Niclas Hedhman wrote:
On Wed, Aug 19, 2009 at 12:28 PM, Rickard Öberg<[email protected]> wrote:
so I would like to commit it anyway.
Go head, I will help you clean up the tests, samples, tutorials and
elsewhere that may fail now.
Alright, all is committed. I think I have fixed all the other stuff as
well, but if you can check too, that'd be great.
So, to summarize, here is what you can do now. From my own project, we
got a role for simply "giving stuff names", and it looks like this:
@Mixins(Describable.DescribableMixin.class)
public interface Describable
{
void describe(@MaxLength(50) String newDescription);
boolean hasDescription(String description);
String getDescription();
@Mixins(DescribableMixin.class)
interface DescribableState
{
@UseDefaults
Property<String> description();
@Event
void described(DomainEvent event, String description);
}
public abstract class DescribableMixin
implements Describable, DescribableState
{
public void describe(String newDescription)
{
described(CREATE, newDescription);
}
public boolean hasDescription(String description)
{
return description().get().equals(description);
}
public String getDescription()
{
return description().get();
}
// State
public void described(DomainEvent event, String description)
{
description().set(description);
}
}
}
---
The main point is that the mixin implements both the public and private
mixin interfaces, and is marked abstract so that it doesn't have to
implement the description() property. Not only can the mixin call
methods that it itself does not implement (such as description()), but
if it calls public methods they will be routed through the composite,
which in this case means that my concern that triggers on the @Event
annotation will be invoked when describe() calls described().

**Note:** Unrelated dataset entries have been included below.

**config.mk**
```make
export PLATFORM = sky130hd
export DESIGN_NAME = adc_window_watch
export DESIGN_NICKNAME = d
export VERILOG_FILES = /design/src/rtl/adc_ww_pkg.sv /design/src/rtl/adc_ww_regs.sv /design/src/rtl/adc_ww_cmp.sv /design/src/rtl/adc_ww_flag.sv /design/src/rtl/adc_window_watch.sv
export SDC_FILE = /design/constraint.sdc
export NUM_CORES = 1
export LEC_CHECK = 0
export ABC_AREA = 1
export BUFFER_PORTS_ARGS = -buffer_cell sky130_fd_sc_hd__buf_2
export CAP_MARGIN = 20
export CORE_MARGIN = 1
export CORE_UTILIZATION = 29
export DETAILED_ROUTE_END_ITERATION = 16
export SYNTH_ARGS = -nofsm -noshare
export SYNTH_HDL_FRONTEND = slang
export SYNTH_SLANG_ARGS = --single-unit
```
**constraint.sdc**
```tcl
create_clock -name clk -period 2.8 [get_ports clk]
set_clock_uncertainty 0.15 [all_clocks]
set_input_delay 0.42 -clock clk [delete_from_list [all_inputs] [get_ports clk]]
set_output_delay 0.42 -clock clk [all_outputs]
set_load 0.01 [all_outputs]
```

The above is the general pattern for entity roles that we are using now,
and it's working pretty well I think. The Event concern mentioned above
will create the DomainEvent for us so that described() will get an
actual event as parameter ("CREATE" is just a dummy object that we use
instead of "null"), that includes things like date of event, who invoked
it, on what object, etc., so that such things does not have to be
included as explicit parameters. Events can then be listened to by other
parts of the system, or other systems.